- INSTRUCTIONS FOR THE TASK: Every record must be repeated precisely as it stands.

***** DATA SUPPLIED

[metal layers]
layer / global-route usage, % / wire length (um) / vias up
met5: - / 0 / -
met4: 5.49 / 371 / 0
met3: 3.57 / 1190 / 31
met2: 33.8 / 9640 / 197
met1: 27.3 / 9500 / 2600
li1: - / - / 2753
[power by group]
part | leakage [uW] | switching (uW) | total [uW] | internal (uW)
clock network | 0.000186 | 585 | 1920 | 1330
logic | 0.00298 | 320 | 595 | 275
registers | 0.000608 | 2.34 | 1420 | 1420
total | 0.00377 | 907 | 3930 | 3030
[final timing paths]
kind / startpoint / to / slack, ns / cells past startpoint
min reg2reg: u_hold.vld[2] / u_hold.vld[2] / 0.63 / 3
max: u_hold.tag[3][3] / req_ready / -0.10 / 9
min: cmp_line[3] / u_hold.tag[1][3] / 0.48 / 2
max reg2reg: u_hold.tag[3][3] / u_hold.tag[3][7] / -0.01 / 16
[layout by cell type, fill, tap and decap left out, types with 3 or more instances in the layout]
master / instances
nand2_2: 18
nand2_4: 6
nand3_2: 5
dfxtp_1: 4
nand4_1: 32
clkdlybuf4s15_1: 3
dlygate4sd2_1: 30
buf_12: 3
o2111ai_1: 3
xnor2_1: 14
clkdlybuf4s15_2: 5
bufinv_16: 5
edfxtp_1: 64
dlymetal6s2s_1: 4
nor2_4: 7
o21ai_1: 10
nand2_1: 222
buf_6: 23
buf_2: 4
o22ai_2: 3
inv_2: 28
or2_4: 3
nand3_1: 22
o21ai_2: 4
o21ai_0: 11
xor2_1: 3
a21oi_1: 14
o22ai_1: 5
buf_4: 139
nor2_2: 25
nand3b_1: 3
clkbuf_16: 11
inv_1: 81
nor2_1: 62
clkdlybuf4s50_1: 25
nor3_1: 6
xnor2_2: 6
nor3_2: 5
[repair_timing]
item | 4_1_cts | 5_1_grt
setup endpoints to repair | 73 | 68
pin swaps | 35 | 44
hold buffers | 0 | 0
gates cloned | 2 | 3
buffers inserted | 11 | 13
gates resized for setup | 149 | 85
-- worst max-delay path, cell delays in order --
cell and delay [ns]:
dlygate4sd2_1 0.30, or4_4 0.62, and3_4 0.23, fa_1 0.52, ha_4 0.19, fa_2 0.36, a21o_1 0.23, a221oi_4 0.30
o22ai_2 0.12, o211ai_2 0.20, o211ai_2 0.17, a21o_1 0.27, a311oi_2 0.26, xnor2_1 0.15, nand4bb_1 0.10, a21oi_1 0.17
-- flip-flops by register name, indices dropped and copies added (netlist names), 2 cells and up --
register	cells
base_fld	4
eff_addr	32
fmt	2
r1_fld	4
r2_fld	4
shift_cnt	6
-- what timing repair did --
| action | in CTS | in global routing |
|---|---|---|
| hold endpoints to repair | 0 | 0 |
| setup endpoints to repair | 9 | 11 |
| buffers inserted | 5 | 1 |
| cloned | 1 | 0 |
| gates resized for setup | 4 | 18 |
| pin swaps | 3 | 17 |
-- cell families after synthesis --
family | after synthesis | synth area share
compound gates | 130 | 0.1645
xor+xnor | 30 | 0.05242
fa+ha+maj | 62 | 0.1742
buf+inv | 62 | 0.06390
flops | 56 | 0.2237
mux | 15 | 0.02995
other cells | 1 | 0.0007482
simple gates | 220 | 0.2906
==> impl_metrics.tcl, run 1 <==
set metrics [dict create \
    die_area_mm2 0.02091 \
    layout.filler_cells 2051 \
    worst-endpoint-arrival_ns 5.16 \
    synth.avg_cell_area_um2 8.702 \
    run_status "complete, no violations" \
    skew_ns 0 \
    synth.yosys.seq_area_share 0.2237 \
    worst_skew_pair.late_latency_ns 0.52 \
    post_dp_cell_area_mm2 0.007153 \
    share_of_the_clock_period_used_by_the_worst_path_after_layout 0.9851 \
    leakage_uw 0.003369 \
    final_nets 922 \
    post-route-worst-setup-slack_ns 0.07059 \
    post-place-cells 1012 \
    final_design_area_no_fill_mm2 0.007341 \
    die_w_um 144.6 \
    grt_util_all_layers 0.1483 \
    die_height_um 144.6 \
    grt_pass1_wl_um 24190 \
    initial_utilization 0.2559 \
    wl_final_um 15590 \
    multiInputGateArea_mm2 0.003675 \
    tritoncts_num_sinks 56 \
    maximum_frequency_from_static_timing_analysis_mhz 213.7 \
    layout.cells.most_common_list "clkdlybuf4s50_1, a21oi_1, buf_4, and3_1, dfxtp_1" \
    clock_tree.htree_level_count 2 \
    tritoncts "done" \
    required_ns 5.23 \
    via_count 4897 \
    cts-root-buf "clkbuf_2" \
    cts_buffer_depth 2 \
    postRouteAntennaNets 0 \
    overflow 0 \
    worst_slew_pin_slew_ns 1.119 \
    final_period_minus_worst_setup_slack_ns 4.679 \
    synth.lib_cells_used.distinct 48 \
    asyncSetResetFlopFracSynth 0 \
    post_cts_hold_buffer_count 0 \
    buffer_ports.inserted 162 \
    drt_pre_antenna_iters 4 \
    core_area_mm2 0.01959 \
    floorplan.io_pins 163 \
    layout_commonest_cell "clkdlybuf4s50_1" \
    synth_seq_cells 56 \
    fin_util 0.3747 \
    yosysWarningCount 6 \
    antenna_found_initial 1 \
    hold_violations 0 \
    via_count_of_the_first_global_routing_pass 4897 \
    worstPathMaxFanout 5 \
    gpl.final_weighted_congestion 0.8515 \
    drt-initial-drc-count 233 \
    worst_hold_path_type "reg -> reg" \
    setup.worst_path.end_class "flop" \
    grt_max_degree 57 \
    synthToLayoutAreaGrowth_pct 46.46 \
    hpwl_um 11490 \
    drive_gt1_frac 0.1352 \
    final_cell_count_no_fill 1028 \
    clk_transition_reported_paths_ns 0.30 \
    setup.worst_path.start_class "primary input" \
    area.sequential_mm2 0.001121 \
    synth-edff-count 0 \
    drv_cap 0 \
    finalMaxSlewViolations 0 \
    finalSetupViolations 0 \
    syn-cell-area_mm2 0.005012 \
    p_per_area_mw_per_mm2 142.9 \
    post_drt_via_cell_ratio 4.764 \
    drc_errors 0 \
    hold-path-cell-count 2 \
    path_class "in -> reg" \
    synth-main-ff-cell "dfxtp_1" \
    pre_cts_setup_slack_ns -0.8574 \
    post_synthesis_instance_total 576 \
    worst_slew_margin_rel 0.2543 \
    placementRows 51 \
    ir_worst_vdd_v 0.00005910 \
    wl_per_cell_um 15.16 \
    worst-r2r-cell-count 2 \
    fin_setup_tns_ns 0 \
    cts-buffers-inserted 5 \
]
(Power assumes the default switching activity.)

**********

- EXERCISE RESPONSE:
[metal layers]
layer / global-route usage, % / wire length (um) / vias up
met5: - / 0 / -
met4: 5.49 / 371 / 0
met3: 3.57 / 1190 / 31
met2: 33.8 / 9640 / 197
met1: 27.3 / 9500 / 2600
li1: - / - / 2753
[power by group]
part | leakage [uW] | switching (uW) | total [uW] | internal (uW)
clock network | 0.000186 | 585 | 1920 | 1330
logic | 0.00298 | 320 | 595 | 275
registers | 0.000608 | 2.34 | 1420 | 1420
total | 0.00377 | 907 | 3930 | 3030
[final timing paths]
kind / startpoint / to / slack, ns / cells past startpoint
min reg2reg: u_hold.vld[2] / u_hold.vld[2] / 0.63 / 3
max: u_hold.tag[3][3] / req_ready / -0.10 / 9
min: cmp_line[3] / u_hold.tag[1][3] / 0.48 / 2
max reg2reg: u_hold.tag[3][3] / u_hold.tag[3][7] / -0.01 / 16
[layout by cell type, fill, tap and decap left out, types with 3 or more instances in the layout]
master / instances
nand2_2: 18
nand2_4: 6
nand3_2: 5
dfxtp_1: 4
nand4_1: 32
clkdlybuf4s15_1: 3
dlygate4sd2_1: 30
buf_12: 3
o2111ai_1: 3
xnor2_1: 14
clkdlybuf4s15_2: 5
bufinv_16: 5
edfxtp_1: 64
dlymetal6s2s_1: 4
nor2_4: 7
o21ai_1: 10
nand2_1: 222
buf_6: 23
buf_2: 4
o22ai_2: 3
inv_2: 28
or2_4: 3
nand3_1: 22
o21ai_2: 4
o21ai_0: 11
xor2_1: 3
a21oi_1: 14
o22ai_1: 5
buf_4: 139
nor2_2: 25
nand3b_1: 3
clkbuf_16: 11
inv_1: 81
nor2_1: 62
clkdlybuf4s50_1: 25
nor3_1: 6
xnor2_2: 6
nor3_2: 5
[repair_timing]
item | 4_1_cts | 5_1_grt
setup endpoints to repair | 73 | 68
pin swaps | 35 | 44
hold buffers | 0 | 0
gates cloned | 2 | 3
buffers inserted | 11 | 13
gates resized for setup | 149 | 85
-- worst max-delay path, cell delays in order --
cell and delay [ns]:
dlygate4sd2_1 0.30, or4_4 0.62, and3_4 0.23, fa_1 0.52, ha_4 0.19, fa_2 0.36, a21o_1 0.23, a221oi_4 0.30
o22ai_2 0.12, o211ai_2 0.20, o211ai_2 0.17, a21o_1 0.27, a311oi_2 0.26, xnor2_1 0.15, nand4bb_1 0.10, a21oi_1 0.17
-- flip-flops by register name, indices dropped and copies added (netlist names), 2 cells and up --
register	cells
base_fld	4
eff_addr	32
fmt	2
r1_fld	4
r2_fld	4
shift_cnt	6
-- what timing repair did --
| action | in CTS | in global routing |
|---|---|---|
| hold endpoints to repair | 0 | 0 |
| setup endpoints to repair | 9 | 11 |
| buffers inserted | 5 | 1 |
| cloned | 1 | 0 |
| gates resized for setup | 4 | 18 |
| pin swaps | 3 | 17 |
-- cell families after synthesis --
family | after synthesis | synth area share
compound gates | 130 | 0.1645
xor+xnor | 30 | 0.05242
fa+ha+maj | 62 | 0.1742
buf+inv | 62 | 0.06390
flops | 56 | 0.2237
mux | 15 | 0.02995
other cells | 1 | 0.0007482
simple gates | 220 | 0.2906
==> impl_metrics.tcl, run 1 <==
set metrics [dict create \
    die_area_mm2 0.02091 \
    layout.filler_cells 2051 \
    worst-endpoint-arrival_ns 5.16 \
    synth.avg_cell_area_um2 8.702 \
    run_status "complete, no violations" \
    skew_ns 0 \
    synth.yosys.seq_area_share 0.2237 \
    worst_skew_pair.late_latency_ns 0.52 \
    post_dp_cell_area_mm2 0.007153 \
    share_of_the_clock_period_used_by_the_worst_path_after_layout 0.9851 \
    leakage_uw 0.003369 \
    final_nets 922 \
    post-route-worst-setup-slack_ns 0.07059 \
    post-place-cells 1012 \
    final_design_area_no_fill_mm2 0.007341 \
    die_w_um 144.6 \
    grt_util_all_layers 0.1483 \
    die_height_um 144.6 \
    grt_pass1_wl_um 24190 \
    initial_utilization 0.2559 \
    wl_final_um 15590 \
    multiInputGateArea_mm2 0.003675 \
    tritoncts_num_sinks 56 \
    maximum_frequency_from_static_timing_analysis_mhz 213.7 \
    layout.cells.most_common_list "clkdlybuf4s50_1, a21oi_1, buf_4, and3_1, dfxtp_1" \
    clock_tree.htree_level_count 2 \
    tritoncts "done" \
    required_ns 5.23 \
    via_count 4897 \
    cts-root-buf "clkbuf_2" \
    cts_buffer_depth 2 \
    postRouteAntennaNets 0 \
    overflow 0 \
    worst_slew_pin_slew_ns 1.119 \
    final_period_minus_worst_setup_slack_ns 4.679 \
    synth.lib_cells_used.distinct 48 \
    asyncSetResetFlopFracSynth 0 \
    post_cts_hold_buffer_count 0 \
    buffer_ports.inserted 162 \
    drt_pre_antenna_iters 4 \
    core_area_mm2 0.01959 \
    floorplan.io_pins 163 \
    layout_commonest_cell "clkdlybuf4s50_1" \
    synth_seq_cells 56 \
    fin_util 0.3747 \
    yosysWarningCount 6 \
    antenna_found_initial 1 \
    hold_violations 0 \
    via_count_of_the_first_global_routing_pass 4897 \
    worstPathMaxFanout 5 \
    gpl.final_weighted_congestion 0.8515 \
    drt-initial-drc-count 233 \
    worst_hold_path_type "reg -> reg" \
    setup.worst_path.end_class "flop" \
    grt_max_degree 57 \
    synthToLayoutAreaGrowth_pct 46.46 \
    hpwl_um 11490 \
    drive_gt1_frac 0.1352 \
    final_cell_count_no_fill 1028 \
    clk_transition_reported_paths_ns 0.30 \
    setup.worst_path.start_class "primary input" \
    area.sequential_mm2 0.001121 \
    synth-edff-count 0 \
    drv_cap 0 \
    finalMaxSlewViolations 0 \
    finalSetupViolations 0 \
    syn-cell-area_mm2 0.005012 \
    p_per_area_mw_per_mm2 142.9 \
    post_drt_via_cell_ratio 4.764 \
    drc_errors 0 \
    hold-path-cell-count 2 \
    path_class "in -> reg" \
    synth-main-ff-cell "dfxtp_1" \
    pre_cts_setup_slack_ns -0.8574 \
    post_synthesis_instance_total 576 \
    worst_slew_margin_rel 0.2543 \
    placementRows 51 \
    ir_worst_vdd_v 0.00005910 \
    wl_per_cell_um 15.16 \
    worst-r2r-cell-count 2 \
    fin_setup_tns_ns 0 \
    cts-buffers-inserted 5 \
]
(Power assumes the default switching activity.)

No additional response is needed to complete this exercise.